The very nature of important environmental and social science questions are shifting as social systems are increasingly embedded within computational platforms that mediate daily human activity. Huge datasets are rapidly becoming commonplace, but the right methods for understanding data generated by human behavior, as well as accessible tools for studying them, are lacking. The questions raised by the huge quantities of data generated by daily environmental conditions and social behavior are engaging and profound. These questions pose special challenges for the practice of data science.

These challenges are even more profound in environmental science, a multidisciplinary field spanning computational, social, and natural sciences. The importance of this area is never more critical! The UN warns of worsening human-induced climate change, heatwaves, and wildfires, even with the most ambitious efforts to curb greenhouse gas emissions. Wildfires cause both significant economic burden and adverse human health impacts. To make matters worse, socially vulnerable populations have unjustly and disproportionately bore the brunt of these adverse environmental and social impacts.

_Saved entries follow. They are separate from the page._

<file path="config.mk">
export PLATFORM = sky130hd
export DESIGN_NAME = pps_edge_window_scheduler
export DESIGN_NICKNAME = d
export VERILOG_FILES = /design/src/hw/rtl/pews_pkg.sv /design/src/hw/rtl/pps_edge_window_scheduler.sv
export SDC_FILE = /design/constraint.sdc
export NUM_CORES = 2
export LEC_CHECK = 0
export BUFFER_PORTS_ARGS = -buffer_cell sky130_fd_sc_hd__buf_2
export CAP_MARGIN = 20
export CORE_ASPECT_RATIO = 1.4
export CORE_MARGIN = 3
export CORE_UTILIZATION = 50
export CTS_CLUSTER_DIAMETER = 50
export CTS_CLUSTER_SIZE = 16
export DETAILED_ROUTE_END_ITERATION = 7
export PLACE_DENSITY = 0.69
export REMOVE_ABC_BUFFERS = 1
export SYNTH_ARGS = -nofsm -noshare
export SYNTH_HDL_FRONTEND = slang
export SYNTH_SLANG_ARGS = --single-unit
</file>
<file path="constraint.sdc">
create_clock -name clk -period 11.77 [get_ports clk]
set_input_delay 1.177 -clock clk [delete_from_list [all_inputs] [get_ports clk]]
set_output_delay 1.177 -clock clk [all_outputs]
set_load 0.01 [all_outputs]
</file>
<file path="src/hw/rtl/pews_pkg.sv">
// Package for the PPS edge-window scheduler: field widths, register map codes,
// the result beat struct and the microsecond to nanosecond scaling helper.
// No dependencies.
package pews_pkg;

    localparam int unsigned TIME_W  = 63;
    localparam int unsigned US_W    = 20;
    localparam int unsigned COUNT_W = 16;
    localparam int unsigned NS_W    = 31;
    localparam int unsigned ADDR_W  = 5;
    localparam int unsigned DATA_W  = 32;

    localparam logic [NS_W-1:0] NS_PER_US = NS_W'(1000);

    // Register indexes (word address paddr[4:2])
    typedef enum logic [2:0] {
        REG_CAPTURE_LEVEL = 3'd0,
        REG_POLL_PERIOD   = 3'd1,
        REG_GUARD_TIME    = 3'd2,
        REG_READ_LIMIT    = 3'd3,
        REG_PULSE_INTERVL = 3'd4
    } reg_index_t;

    localparam logic              RST_CAPTURE_LEVEL = 1'b1;
    localparam logic [US_W-1:0]    RST_POLL_PERIOD   = US_W'(100);
    localparam logic [US_W-1:0]    RST_GUARD_TIME    = US_W'(15);
    localparam logic [COUNT_W-1:0] RST_READ_LIMIT    = COUNT_W'(2000);
    localparam logic [US_W-1:0]    RST_PULSE_INTERVL = US_W'(1000000);

    typedef struct packed {
        logic [TIME_W-1:0] next_delay_ns;
        logic              wait_mode;
        logic              pulse_valid;
        logic [TIME_W-1:0] pulse_stamp_ns;
        logic              pulse_kind;
        logic              pulse_missed;
    } result_t;

    // (a - b) * 1000, zero when a <= b; a and b stay below 2^21
    function automatic logic [NS_W-1:0] us_diff_to_ns(input logic [US_W:0] a,
                                                      input logic [US_W:0] b);
        logic [NS_W-1:0] diff;
        begin
            diff = NS_W'(a - b);
            if (a <= b)
            begin
                us_diff_to_ns = '0;
            end
            else
            begin
                us_diff_to_ns = NS_W'(diff * NS_PER_US);
            end
        end
    endfunction

endpackage

</file>
<file path="src/hw/rtl/pps_edge_window_scheduler.sv">
// Top level of the PPS edge-window scheduler: APB register bank, input
// register, single-pass scheduling logic and result register.
// Depends on pews_pkg.
//
//  channel   | handshake               | payload
//  ----------+-------------------------+------------------------------------------
//  item      | item_valid / item_stall | pin_level, reads_done, now_ns, stamp_ns
//  result    | result_valid/result_stall| next_delay_ns, wait_mode, pulse_valid,
//            |                         | pulse_stamp_ns, pulse_kind, pulse_missed
//  config    | psel/penable/pwrite     | paddr, pwdata, prdata (pready tied high)
//
// One beat per cycle while result_stall does not hold the result register; a result
// leaves through the input register, then the result register holding the one-pass decision.
// Reset returns to polling with no previous pulse and restores register defaults.
// item_stall rises only while the input register is full and the result register
// is held by result_stall.
module pps_edge_window_scheduler
    import pews_pkg::*;
(
    input  logic                clk,
    input  logic                rst_n,
    input  logic                psel,
    input  logic                penable,
    input  logic                pwrite,
    input  logic [ADDR_W-1:0]   paddr,
    input  logic [DATA_W-1:0]   pwdata,
    output logic [DATA_W-1:0]   prdata,
    output logic                pready,
    input  logic                item_valid,
    output logic                item_stall,
    input  logic                pin_level,
    input  logic [COUNT_W-1:0]  reads_done,
    input  logic [TIME_W-1:0]   now_ns,
    input  logic [TIME_W-1:0]   stamp_ns,
    output logic                result_valid,
    input  logic                result_stall,
    output logic [TIME_W-1:0]   next_delay_ns,
    output logic                wait_mode,
    output logic                pulse_valid,
    output logic [TIME_W-1:0]   pulse_stamp_ns,
    output logic                pulse_kind,
    output logic                pulse_missed
);

    // Configuration registers
    logic               capture_level_reg;
    logic [US_W-1:0]    poll_period_reg;
    logic [US_W-1:0]    guard_time_reg;
    logic [COUNT_W-1:0] read_limit_reg;
    logic [US_W-1:0]    pulse_interval_reg;

    // Scheduler state
    logic               mode_wait_reg,   mode_wait_next;
    logic               last_pin_reg,    last_pin_next;
    logic [TIME_W-1:0]  last_time_reg,   last_time_next;
    logic               last_ok_reg,     last_ok_next;

    // Input register
    logic               s1_valid_reg;
    logic               pin_reg;
    logic [COUNT_W-1:0] reads_reg;
    logic [TIME_W-1:0]  now_reg;
    logic [TIME_W-1:0]  stamp_reg;

    // Result register
    logic               out_valid_reg;
    result_t            out_reg, out_next;

    logic               cfg_write;
    reg_index_t         cfg_index;
    logic               advance;
    logic               load;
    logic               fire;

    logic [US_W:0]      poll_ext;
    logic [US_W:0]      half_poll;
    logic [US_W:0]      interval_ext;
    logic [NS_W-1:0]    poll_ns;
    logic [NS_W-1:0]    arm_ns;
    logic [NS_W-1:0]    first_ns;
    logic [NS_W-1:0]    guard_ns;
    logic [TIME_W:0]    elapsed;
    logic [TIME_W-1:0]  period;
    logic [TIME_W-1:0]  measured_ns;
    logic               caught;

    assign pready    = 1'b1;
    assign cfg_write = psel && penable && pwrite;
    assign cfg_index = reg_index_t'(paddr[ADDR_W-1:2]);

    always_ff @(posedge clk or negedge rst_n)
    begin
        if (!rst_n)
        begin
            capture_level_reg  <= RST_CAPTURE_LEVEL;
            poll_period_reg    <= RST_POLL_PERIOD;
            guard_time_reg     <= RST_GUARD_TIME;
            read_limit_reg     <= RST_READ_LIMIT;
            pulse_interval_reg <= RST_PULSE_INTERVL;
        end
        else if (cfg_write)
        begin
            case (cfg_index)
                REG_CAPTURE_LEVEL: capture_level_reg  <= pwdata[0];
                REG_POLL_PERIOD:   poll_period_reg    <= pwdata[US_W-1:0];
                REG_GUARD_TIME:    guard_time_reg     <= pwdata[US_W-1:0];
                REG_READ_LIMIT:    read_limit_reg     <= pwdata[COUNT_W-1:0];
                REG_PULSE_INTERVL: pulse_interval_reg <= pwdata[US_W-1:0];
                default:           ;
            endcase
        end
    end

    always_comb
    begin
        case (cfg_index)
            REG_CAPTURE_LEVEL: prdata = DATA_W'(capture_level_reg);
            REG_POLL_PERIOD:   prdata = DATA_W'(poll_period_reg);
            REG_GUARD_TIME:    prdata = DATA_W'(guard_time_reg);
            REG_READ_LIMIT:    prdata = DATA_W'(read_limit_reg);
            REG_PULSE_INTERVL: prdata = DATA_W'(pulse_interval_reg);
            default:           prdata = '0;
        endcase
    end

    // Pipeline handshake: the result register moves when empty or taken
    assign advance    = !out_valid_reg || !result_stall;
    assign item_stall = s1_valid_reg && !advance;
    assign load       = item_valid && !item_stall;
    assign fire       = s1_valid_reg && advance;

    always_ff @(posedge clk or negedge rst_n)
    begin
        if (!rst_n)
        begin
            s1_valid_reg  <= 1'b0;
            out_valid_reg <= 1'b0;
        end
        else
        begin
            if (load)
            begin
                s1_valid_reg <= 1'b1;
            end
            else if (advance)
            begin
                s1_valid_reg <= 1'b0;
            end
            if (advance)
            begin
                out_valid_reg <= s1_valid_reg;
            end
        end
    end

    always_ff @(posedge clk)
    begin
        if (load)
        begin
            pin_reg   <= pin_level;
            reads_reg <= reads_done;
            now_reg   <= now_ns;
            stamp_reg <= stamp_ns;
        end
        if (fire)
        begin
            out_reg <= out_next;
        end
    end

    // Delays derived from the registers
    assign poll_ext     = (US_W+1)'(poll_period_reg);
    assign half_poll    = (US_W+1)'(poll_period_reg >> 1);
    assign interval_ext = (US_W+1)'(pulse_interval_reg);
    assign poll_ns      = us_diff_to_ns(poll_ext, '0);
    assign arm_ns       = us_diff_to_ns(interval_ext, poll_ext + half_poll);
    assign first_ns     = us_diff_to_ns(interval_ext, half_poll);
    assign guard_ns     = us_diff_to_ns((US_W+1)'(guard_time_reg), '0);

    // Measured period; a clock going backwards counts as zero
    assign elapsed = {1'b0, now_reg} - {1'b0, last_time_reg};
    assign period  = (elapsed[TIME_W] || (elapsed == '0)) ? '0 : elapsed[TIME_W-1:0];
    assign measured_ns = (period > TIME_W'(guard_ns)) ? (period - TIME_W'(guard_ns)) : '0;

    assign caught = (reads_reg != '0) && (reads_reg < read_limit_reg);

    always_comb
    begin
        mode_wait_next = mode_wait_reg;
        last_pin_next  = last_pin_reg;
        last_time_next = last_time_reg;
        last_ok_next   = last_ok_reg;

        out_next                = '0;
        out_next.next_delay_ns  = TIME_W'(poll_ns);

        if (!mode_wait_reg)
        begin
            if (pin_reg != last_pin_reg)
            begin
                // Arm the wait window on a change to the capture level
                if (pin_reg == capture_level_reg)
                begin
                    out_next.next_delay_ns = TIME_W'(arm_ns);
                    mode_wait_next         = 1'b1;
                    last_time_next         = '0;
                    last_ok_next           = 1'b0;
                end
                last_pin_next = pin_reg;
            end
        end
        else if (caught)
        begin
            if (!last_ok_reg)
            begin
                out_next.next_delay_ns = TIME_W'(first_ns);
            end
            else
            begin
                out_next.next_delay_ns = measured_ns;
            end
            last_time_next          = now_reg;
            last_ok_next            = 1'b1;
            out_next.pulse_valid    = 1'b1;
            out_next.pulse_stamp_ns = stamp_reg;
            out_next.pulse_kind     = capture_level_reg;
        end
        else
        begin
            // Drop back to polling on a missed window
            out_next.pulse_missed = 1'b1;
            mode_wait_next        = 1'b0;
        end

        out_next.wait_mode = mode_wait_next;
    end

    always_ff @(posedge clk or negedge rst_n)
    begin
        if (!rst_n)
        begin
            mode_wait_reg <= 1'b0;
            last_pin_reg  <= 1'b0;
            last_time_reg <= '0;
            last_ok_reg   <= 1'b0;
        end
        else if (fire)
        begin
            mode_wait_reg <= mode_wait_next;
            last_pin_reg  <= last_pin_next;
            last_time_reg <= last_time_next;
            last_ok_reg   <= last_ok_next;
        end
    end

    assign result_valid   = out_valid_reg;
    assign next_delay_ns  = out_reg.next_delay_ns;
    assign wait_mode      = out_reg.wait_mode;
    assign pulse_valid    = out_reg.pulse_valid;
    assign pulse_stamp_ns = out_reg.pulse_stamp_ns;
    assign pulse_kind     = out_reg.pulse_kind;
    assign pulse_missed   = out_reg.pulse_missed;

    // A caught pulse keeps the window open, a miss closes it
    a_pulse_in_wait: assert property (@(posedge clk) disable iff (!rst_n)
        (result_valid && pulse_valid) |-> (wait_mode && !pulse_missed))
        else $error("pulse reported outside the wait window");

    a_miss_to_poll: assert property (@(posedge clk) disable iff (!rst_n)
        (result_valid && pulse_missed) |-> !wait_mode)
        else $error("missed window did not return to polling");

    // The state only moves to wait through a poll step
    a_arm_from_poll: assert property (@(posedge clk) disable iff (!rst_n)
        (fire && !mode_wait_reg && !caught && mode_wait_next) |=> last_ok_reg == 1'b0)
        else $error("arming did not clear the previous pulse record");

    a_stall_full: assert property (@(posedge clk) disable iff (!rst_n)
        item_stall |-> (s1_valid_reg && out_valid_reg && result_stall))
        else $error("input stalled with room in the pipeline");

endmodule
</file>
==> reports/metrics.yaml <==
status: "finished clean"
worstPathArrival_ns: 10.60
grt_pass1_wl_um: 166000
antenna_found_initial: 11
setup_ws_ns: 1.47
routabilityCongestion: 0.931
rsz0062_at_grt: "no"
die_area_um2: 79800
dpl.hpwl_um: 87600
layout_min_cycle_time_ns: 10.30
hold_path_class: "in -> async"
grt_pass1_vias: 30573
ff2ff_path_depth: 37
yosys_warnings: 0
r2r-end: "next_delay_ns[30]"
maxCapViolCount: 0
final_common_cell: "inv_1"
setup_violations: 0
final_cell_mix: "inv_1, ha_1, buf_2"
synth_cells: 3847
maxSlewViolCount: 0
routed_via_density: 5.75
cts_tree: "yes"
clkTransAtPathRegs_ns: 0.07
cts_buffer_depth: 3
fmax_mhz: 97.1
nets: 5014
dr_total_vias: 29633
postRouteAntennaNets: 0
worstPathRequired_ns: 12.08
syn2layout_area_growth_pct: 11.0
start_util: 0.506
ys_ff_latch: 418
ys_async_sr_fraction: 0.347
cp-start-kind: "register"
post_cts_buffers: 0
cts.sinks: 418
drcViolationCount: 0
synth_area_um2: 38200
post_cts_resized: 0
r2r_setup_slack_ns: 1.47
detail_route.wl_per_cell_um: 20.8
fp.dieW_um: 240
cts-root-buf: "clkbuf_16"
die_y_um: 333
cts_buffers: 46
avgSynthCellArea_um2: 9.94
drt_pre_antenna_iters: 8
synthFlopType: "edfxtp_1"
num-fill-cells: 6737
hold_viol: 0
io_pins: 352
slew_headroom: 0.253
synth_edf_count: 273
grt_use_total: 0.268
grt_remaining_overflow: 0
hold_buffers: 0
max_slew.worst_pin.slew_ns: 1.11
drt_iter0_markers: 1586
grt_max_degree: 80
tns_ns: 0
crit_type: "reg -> reg"
port-buffer-count: 324
htree_levels: 2
routed_wl_um: 107000
ys_seq_area_frac: 0.310
core_area_um2: 75500
clkLatencyLatePin_ns: 0.62
fin_skew_ns: 0.0309
drive_gt1_frac: 0.127
critPathCaptureType: "register"
critical-path-max-stage-delay_ns: 0.71
whs_ns: 0.434
regToRegStartpoint: "poll_period_reg[2]"
synth_cell_types: 84
fp-row-count: 119
crit_slowest_cell: "dfstp_2"
worst-path-max-fanout: 10
place_ws_ns: 1.55
finalCritPeriodShare: 0.875
routing by layer:
layer | global-route usage | vias to the layer above | wire (um)
li1 | - | 14067 | -
met1 | 0.299 | 14506 | 39900
met2 | 0.498 | 784 | 56700
met3 | 0.0362 | 266 | 4800
met4 | 0.130 | 10 | 5900
met5 | 0 | - | 68
metrics by stage:
step / area, um2 / std cells / utilization
2_1_floorplan: 37700 / 3742 / -
3_3_place_gp: 40900 / 5065 / 0.541
3_5_place_dp: 40900 / 5065 / 0.541
4_1_cts: 42400 / 5151 / 0.562
5_1_grt: 42400 / 5152 / 0.562
6_report: 42400 / 5156 / 0.562
worst max-delay path by stage:
stage,startpoint,end,slack [ns],cells after the start
floorplan,last_time_reg[0],next_delay_ns[13],0.56,30
global placement,poll_period_reg[2],next_delay_ns[30],1.57,37
detailed placement,poll_period_reg[2],next_delay_ns[30],1.55,37
CTS,poll_period_reg[2],next_delay_ns[30],1.44,37
global route,poll_period_reg[2],next_delay_ns[30],0.77,37
finish,poll_period_reg[2],next_delay_ns[30],1.47,37
synthesized netlist by cell type (6+ instances only):
| cell | count | area share |
|---|---|---|
| a21o_1 | 90 | 0.018 |
| a22o_1 | 65 | 0.015 |
| nand4_1 | 46 | 0.0075 |
| a31oi_1 | 13 | 0.0021 |
| inv_1 | 468 | 0.046 |
| dfstp_2 | 21 | 0.014 |
| mux2_2 | 40 | 0.012 |
| o31ai_1 | 18 | 0.0035 |
| nand2_1 | 278 | 0.027 |
| a211oi_1 | 22 | 0.0043 |
| or3_1 | 33 | 0.0054 |
| o211ai_1 | 29 | 0.0057 |
| o221ai_1 | 17 | 0.0039 |
| o311ai_0 | 8 | 0.0018 |
| nor3_1 | 63 | 0.0082 |
| o21a_1 | 22 | 0.0043 |
| clkbuf_1 | 79 | 0.0078 |
| dfrtp_1 | 124 | 0.081 |
| o41ai_1 | 6 | 0.0014 |
| a2111oi_0 | 8 | 0.0018 |
| buf_4 | 20 | 0.0039 |
| buf_2 | 11 | 0.0014 |
| o21bai_1 | 41 | 0.0081 |
| ha_1 | 390 | 0.13 |
| a21boi_0 | 13 | 0.0026 |
| and3_1 | 20 | 0.0033 |
| nor2b_1 | 27 | 0.0044 |
| nor2_1 | 199 | 0.020 |
| a222oi_1 | 10 | 0.0026 |
| or4_1 | 10 | 0.0020 |
| a22oi_1 | 36 | 0.0071 |
| xor2_1 | 92 | 0.021 |
| and2_1 | 93 | 0.015 |
| a21oi_1 | 241 | 0.032 |
| o21ai_0 | 236 | 0.031 |
| nand2b_1 | 39 | 0.0064 |
| nor4_1 | 15 | 0.0025 |
| xnor2_1 | 157 | 0.036 |
| nand3_1 | 58 | 0.0076 |
| edfxtp_1 | 273 | 0.21 |
| or2_2 | 15 | 0.0025 |
| fa_1 | 292 | 0.15 |
| a211o_1 | 9 | 0.0021 |
worst max-delay path, delay by kind of cell, from the launching register on:
kind,cells,cell delay (ns)
DFF,1,0.71
adders and majority gates,6,2.65
AOI/OAI and AO/OA,19,4.15
and+or+nand+nor,4,0.66
xor gates and xnor gates,5,1.47
buffers and inverters,3,0.34
kinds of logic after synthesis:
family                   synth area share
AO/OA/AOI/OAI                       0.162
AND/OR/NAND/NOR                     0.117
adder cells (fa/ha/maj)             0.281
buffers and inverters              0.0603
flip-flops                          0.310
XOR/XNOR                           0.0571
multiplexers                       0.0132
other                            0.000196
layout make-up:
class | count | area (um2) | share of cell area
Antenna cell | 5 | 12.5 | 0.000295
Clock buffer | 60 | 1220 | 0.0289
Clock inverter | 26 | 337 | 0.00793
Inverter | 470 | 1770 | 0.0417
Multi-Input combinational cell | 2854 | 24200 | 0.570
Sequential cell | 418 | 11900 | 0.279
Tap cell | 968 | 1210 | 0.0285
Timing Repair Buffer | 355 | 1860 | 0.0438
Power is left out: the tool's default activity adds up to more than one toggle a clock period on the data nets, which glitch-free logic cannot reach.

Our training program is premised on the belief that these challenges — building new AI and computational methodologies that both meet the needs and address the complexity of environmental and social sciences — can be tackled only using a truly transdisciplinary approach. Adequate solutions require combining deep knowledge of AI techniques with the domain expertise to understand how and when they may apply to the core tasks of environmental and social sciences and their intersections.


We are targeting new Ph.D. students who have research interests in the intersection of AI and environmental social science to become a trainee (only U.S. citizens and permanent residents are eligible) or a participant (all Ph.D. students are eligible) in the AI-ACCESS team.

Join us and you will:

  • Be uniquely trained to use data to understand human behavior, including how we affect and react to the changing environment, and harness that knowledge to improve environmental and social conditions.
  • Understand what it means to do team science and transdisciplinary research, and possess the communication and leadership skills necessary to effect change in organizations.
  • Fill a growing need for organizations that aspire to develop data-driven policies and computational algorithms to address environmental and social challenges.

Both trainees and participants will have access to newly-developed AI-ACCESS resources, such as interdisciplinary mentoring, professional development workshops, and summer internship opportunities. Trainees will also receive an AI-ACCESS fellowship for two years, which includes a competitive stipend of $34k per year and support to attend national conferences. See Application page for more information.


To train our Ph.D. students to be computationally-oriented data scientists working towards the public good, we have developed a new interdisciplinary curriculum that includes remedial courses, core cohort-building courses, and domain depth courses. See Coursework page for more information.

Students will be exposed to research in different areas through “rotations,” starting in fall of their admission year, after which they are expected to identify one of three tracks (computational, environmental, or social sciences) that best aligns with their research interests. Reflecting the interdisciplinary nature of the program, students will also need to identify two faculty from different tracks to serve as their co-advisors.